==> src/hw/rtl/ilac_pkg.sv <==
// ----------------------------------------------------------------------------
// ilac_pkg
// Shared types, widths and constants of the IMU lever-arm correction unit.
// ----------------------------------------------------------------------------
package ilac_pkg;

    // field and register widths
    localparam int REG_W    = 54;
    localparam int ENTRY_W  = 18;
    localparam int SAMPLE_W = 24;

    // rotated sums at Q.32 and rounded body rate
    localparam int PROD_W  = ENTRY_W + SAMPLE_W;   // 42
    localparam int AF_W    = 43;                   // three-term sum, bounded
    localparam int WR_W    = AF_W - 16;            // 27, rounded body rate

    // w x arm at Q.32 and its rounded form
    localparam int VF_W    = WR_W + ENTRY_W;       // 45
    localparam int VR_W    = VF_W - 16;            // 29

    // w x v at Q.32
    localparam int CF_W    = WR_W + VR_W;          // 56

    // acceleration minus centripetal term, then rounded
    localparam int DF_W    = CF_W + 1;             // 57
    localparam int RN_W    = DF_W - 16;            // 41

    // register index codes
    localparam logic [1:0] REG_ROT_X = 2'd0;
    localparam logic [1:0] REG_ROT_Y = 2'd1;
    localparam logic [1:0] REG_ROT_Z = 2'd2;
    localparam logic [1:0] REG_ARM   = 2'd3;

    // register reset values: identity rows, zero arm
    localparam logic [REG_W-1:0] ROT_X_RST = 54'h00_0000_0001_0000;
    localparam logic [REG_W-1:0] ROT_Y_RST = 54'h00_0004_0000_0000;
    localparam logic [REG_W-1:0] ROT_Z_RST = 54'h10_0000_0000_0000;
    localparam logic [REG_W-1:0] ARM_RST   = 54'h00_0000_0000_0000;

    // output clamp limits
    localparam logic signed [SAMPLE_W-1:0] OUT_MAX = 24'sh7FFFFF;
    localparam logic signed [SAMPLE_W-1:0] OUT_MIN = 24'sh800000;

    typedef logic signed [ENTRY_W-1:0]  t_entry;
    typedef logic signed [SAMPLE_W-1:0] t_sample;
    typedef logic signed [PROD_W-1:0]   t_prod;
    typedef logic signed [AF_W-1:0]     t_afull;
    typedef logic signed [WR_W-1:0]     t_wrate;
    typedef logic signed [VF_W-1:0]     t_vfull;
    typedef logic signed [VR_W-1:0]     t_vrnd;
    typedef logic signed [CF_W-1:0]     t_cfull;
    typedef logic signed [DF_W-1:0]     t_diff;
    typedef logic signed [RN_W-1:0]     t_rnd;

    typedef t_sample t_sample_vec [3];
    typedef t_afull  t_afull_vec  [3];
    typedef t_wrate  t_wrate_vec  [3];
    typedef t_cfull  t_cfull_vec  [3];

    // one signed Q1.16 entry out of a packed row
    function automatic t_entry get_entry(input logic [REG_W-1:0] row, input int k);
        return t_entry'(row[ENTRY_W*k +: ENTRY_W]);
    endfunction

endpackage

==> src/hw/rtl/ilac_arm_lane.sv <==
// ----------------------------------------------------------------------------
// ilac_arm_lane
// One component of w x arm, rounded to Q.16.
// ----------------------------------------------------------------------------
module ilac_arm_lane (
    input  logic              i_clk,
    input  ilac_pkg::t_wrate  i_w1,
    input  ilac_pkg::t_wrate  i_w2,
    input  ilac_pkg::t_entry  i_b1,
    input  ilac_pkg::t_entry  i_b2,
    output ilac_pkg::t_vrnd   o_v
);
    import ilac_pkg::*;

    t_vfull r_p1;
    t_vfull r_p2;
    t_vfull n_vf;

    // cross product terms
    always_ff @(posedge i_clk) begin
        r_p1 <= i_w1 * i_b2;
        r_p2 <= i_w2 * i_b1;
    end

    // difference with rounding offset
    always_comb begin
        n_vf = r_p1 - r_p2 + t_vfull'(1 << 15);
    end

    always_ff @(posedge i_clk) begin
        o_v <= t_vrnd'(n_vf[VF_W-1:16]);
    end

endmodule

==> config.mk <==
export PLATFORM = sky130hd
export DESIGN_NAME = ilac_arm_lane
export DESIGN_NICKNAME = d
export VERILOG_FILES = /design/src/hw/rtl/ilac_pkg.sv /design/src/hw/rtl/ilac_arm_lane.sv
export SDC_FILE = /design/constraint.sdc
export NUM_CORES = 2
export LEC_CHECK = 0
export ABC_AREA = 1
export BUFFER_PORTS_ARGS = -buffer_cell sky130_fd_sc_hd__buf_2
export CAP_MARGIN = 20
export CORE_MARGIN = 3
export CORE_UTILIZATION = 35
export CTS_CLUSTER_DIAMETER = 120
export DETAILED_ROUTE_END_ITERATION = 6
export PLACE_DENSITY = 0.54
export SLEW_MARGIN = 20
export SYNTH_ARGS = -nofsm -noshare
export SYNTH_HDL_FRONTEND = slang
export SYNTH_SLANG_ARGS = --single-unit
==> constraint.sdc <==
create_clock -name i_clk -period 6.02 [get_ports i_clk]
set_clock_uncertainty 0.1 [all_clocks]
set_input_delay 0.301 -clock i_clk [delete_from_list [all_inputs] [get_ports i_clk]]
set_output_delay 0.301 -clock i_clk [all_outputs]
set_load 0.02 [all_outputs]
* After elaboration in Yosys (flattened, before gate mapping)
Index checks and enable logic that the tools add are counted.
** Word-level totals
- Logic and storage cells :: 7
- Flip-flop bits (word level) :: 119
** Cells by class
- Add/sub/neg operators :: 2
- Multipliers :: 2
** Operators with widths (count)
- multiplier 27 x 18 -> 45 bit :: 2
- adder 45 x 17 -> 45 bit (second input constant) :: 1
- subtractor 45 bit :: 1

* Depth between registers and ports, before layout
- Word-level depth :: 2
- Depth in mapped cells :: 29
- Gate-level depth less buffers :: 27

* Worst setup path before layout
No wires, ideal clock.
- Kind :: input to register
- From :: in i_w1[26]
- To :: reg r_p1[41]
- Arrival time :: 5.452 ns
- Cell stages on the path :: 22
- Setup time :: 0.113 ns
- Required time :: 5.807 ns
- Buffers on the path :: 2
- Setup slack :: 0.355 ns
- Cell sequence :: clkbuf_1 clkbuf_1 nand2_1 inv_1 fa_1 fa_1 ha_1 inv_1 fa_1 inv_1 fa_1 inv_1 fa_1 inv_1 ha_1 nand2_1 nor2_1 nand2_1 nor2_1 o2111ai_1 nand4_1 nand2_1
** On the way
- Cells in the longest elaborated chain, start to end :: 1
** Ends and longest elaborated chain
- start: declaration :: RTL line ilac_arm_lane.sv:7 : input ilac_pkg::t_wrate i_w1,
- multiplier 27 x 18 -> 45 bit :: RTL line ilac_arm_lane.sv:21 : r_p1 <= i_w1 * i_b2;
- end signal: assignment :: RTL line ilac_arm_lane.sv:21
- end: declaration :: RTL line ilac_arm_lane.sv:15 : t_vfull r_p1;
Every way passes these cells.

* Worst setup path after layout
- From :: in i_b1[3]
- To :: reg r_p2[26]
** On the way
- Cells in the longest elaborated chain, start to end :: 1
** Ends and longest elaborated chain
- start: declaration :: RTL line ilac_arm_lane.sv:9 : input ilac_pkg::t_entry i_b1,
- multiplier 27 x 18 -> 45 bit :: RTL line ilac_arm_lane.sv:22 : r_p2 <= i_w2 * i_b1;
- end signal: assignment :: RTL line ilac_arm_lane.sv:22
- end: declaration :: RTL line ilac_arm_lane.sv:16 : t_vfull r_p2;
Every way passes these cells.

==> flow_summary_export.csv <==
group,metric,value,unit
floorplan,die_y,358,um
sta,setup_ws,0.335,ns
min_path,whs_path_depth,4,
setup_path,required,6.24,ns
setup_path,timing.rr.start,"r_p2[10]",
global_routing,grtUsageTotal,19.7,%
setup_path,cp-startpoint,"i_b1[3]",
min_path,hold_end,"r_p1[0]",
logic_synthesis,synth-edff-count,0,
place,place_ws,-0.141,ns
logic_synthesis,yosysWarnings,0,
sta,finalCritPeriodShare,94.4,%
clocking,cts_hold_buf,0,
logic_synthesis,yosysSeqAreaShare,5.51,%
sta,drv_slew,0,
min_path,worst_hold_path_type,"in2reg",
routing,viasPerCell,4.54,
place,gp_congestion,0.914,
setup_path,critPathArrivalTime,5.91,ns
routing,drt_first_pass_iters,5,
clocking,htreeDepth,4,
clocking,cts_setup_buffers,0,
logic_synthesis,synth.most_common_cell,"inv_1",
sta,slew_headroom,51.9,%
layout,fillerInstances,13000,
logic_synthesis,synth_top_area_share,43.8,%
logic_synthesis,syn_avg_cell_area,7.35,um^2
setup_path,r2r_end,"o_v[12]",
logic_synthesis,synth_area_leader_cell,"fa_1",
clocking,cts_resized,0,
clocking,clkLatencyLatePin,0.46,ns
sta,tightest_slew,0.718,ns
routing,drtIter0Drc,1854,
routing,wl,121,mm
sta,fin_crit,5.68,ns
place,io_buffers,119,
floorplan,io_pins,120,
clocking,cts_buffers,17,
layout,drive_gt1_share,6.31,%
layout,final_area,0.0473,mm^2
floorplan,start_util,35.4,%
global_routing,antenna_found_initial,0,
place,dpl_cell_area,0.0467,mm^2
logic_synthesis,synth_common_cells,"inv_1, nand2_1, fa_1",
sta,hold_viol_final,0,
floorplan,rows,128,
min_path,worstHoldStart,"i_w1[0]",
routing,drtAntennaViolNets,0,
sta,rsz0062_at_grt,"no",
sta,finalSetupViolCount,0,
routing,via_count,34700,
global_routing,grt_pass1_vias,36900,
layout,final_nets,7349,
logic_synthesis,synth-seq-cells,119,
setup_path,r2r_cells,12,
setup_path,path_class,"in2reg",
logic_synthesis,async_reset_ff_share,0,%
floorplan,dieArea,0.128,mm^2
clocking,cts_buffer_depth,2,
setup_path,r2r_setup_slack,3.23,ns
setup_path,path_max_fanout,19,
clocking,cts-root-buf,"clkbuf_16",
routing,wl_per_cell,15.9,um
global_routing,grt_max_degree,29,
logic_synthesis,syn_nets,7232,
logic_synthesis,synth_ff_type,"dfxtp_1",
global_routing,grt_pass1_wl,198,mm
clocking,path_clk_slew,0.06,ns
logic_synthesis,netlist_instances,5888,
layout,area_growth,9.34,%
logic_synthesis,synth_cell_types,36,
setup_path,end_kind,"flip-flop",
logic_synthesis,syn_area,0.0433,mm^2
clocking,cts_tree,"yes",
logic_synthesis,synthTopCellsByArea,"fa_1, inv_1, nand2_1",
run_status,status,"complete, no violations",
setup_path,cp-start-kind,"primary input",
job,cap_violations,0,
floorplan,die_x,358,um
global_routing,grt_overflow,0,
place,place.detailed.hpwl,108,mm
floorplan,coreArea,0.122,mm^2
routing,drc,0,
sta,fmax,176,MHz
clocking,cts.sink_count,119,
cells in the final DEF (no fill, tap or decap), drive strengths merged, types with 8 or more instances in the layout:
cell type,count
a21oi,134
buf,312
clkbuf,18
clkinv,8
dfxtp,119
fa,946
ha,307
inv,1844
nand2,1677
nand3,120
nand4,34
nor2,275
nor3,16
o21ai,74
o21bai,20
or2,15
xnor2,21
xor2,48
cell families after synthesis:
group                      share of synthesized area [%]
xor gates and xnor gates                            1.40
AOI/OAI and AO/OA                                   3.20
DFF                                                 5.51
buffers and inverters                               17.8
and+or+nand+nor                                     19.4
adders and majority gates                           52.7
cell type report:
cell class / instances / area (um^2) / share of cell area (%)
Multi-Input combinational cell: 3713 / 33200 / 70.1
Inverter: 1842 / 6910 / 14.6
Sequential cell: 119 / 2380 / 5.04
Timing Repair Buffer: 312 / 2220 / 4.69
Tap cell: 1625 / 2030 / 4.30
Clock buffer: 18 / 439 / 0.929
Clock inverter: 14 / 148 / 0.312
Antenna cell: 1 / 2.50 / 0.00529
state kept, by name, summed over array words and instances (netlist names):
name and count:
o_v 29, r_p2 45, r_p1 45
routing by layer:
layer	part of all wire, %	wire length, um	global-route usage, %	vias to the layer above
li1	-	-	-	16700
met1	45	54400	26.8	17100
met2	49	58900	33.8	746
met3	4.1	4960	1.68	153
met4	2.5	3030	5.23	0
met5	0	0	0	-
worst max-delay path, cell delays in order:
cell,delay [ns]
buf_2,0.40
nand2_1,0.15
fa_1,0.54
fa_1,0.48
fa_1,0.54
inv_1,0.06
fa_1,0.51
fa_1,0.50
inv_1,0.05
fa_1,0.48
inv_1,0.04
ha_1,0.36
nand2_1,0.12
buf_4,0.14
nor2_1,0.27
nand2_1,0.16
nor2_1,0.20
nand2_1,0.08
nand3_1,0.17
xor2_1,0.34
how the worst max path moves through the flow:
stage                           to  slack, ns  cells past startpoint
after floorplan           r_p1[41]       0.36                     22
after global placement    r_p2[26]      -0.23                     20
after detailed placement  r_p2[26]      -0.14                     20
after CTS                 r_p2[26]       0.34                     20
after global routing      r_p2[44]       0.04                     23
final                     r_p2[26]       0.34                     20
stage by stage:
step                utilization, %  std cells  setup TNS [ns]  hold slack [ns]
detailed placement            38.2       7611          -0.806            0.616
finish                        38.7       7644               0            0.224
global placement              38.2       7611          -0.937            0.619
global route                  38.7       7643               0            0.220
CTS                           38.7       7643               0            0.192
floorplan                        -       5888               0            0.413
Power is not shown: default switching activity piles up to over one toggle a cycle in this logic, so the estimate is an artifact.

| Activity |
Wherever the string "declaration" appears in a line of the records above, copy that line.

| Expected output |
- start: declaration :: RTL line ilac_arm_lane.sv:7 : input ilac_pkg::t_wrate i_w1,
- end: declaration :: RTL line ilac_arm_lane.sv:15 : t_vfull r_p1;
- start: declaration :: RTL line ilac_arm_lane.sv:9 : input ilac_pkg::t_entry i_b1,
- end: declaration :: RTL line ilac_arm_lane.sv:16 : t_vfull r_p2;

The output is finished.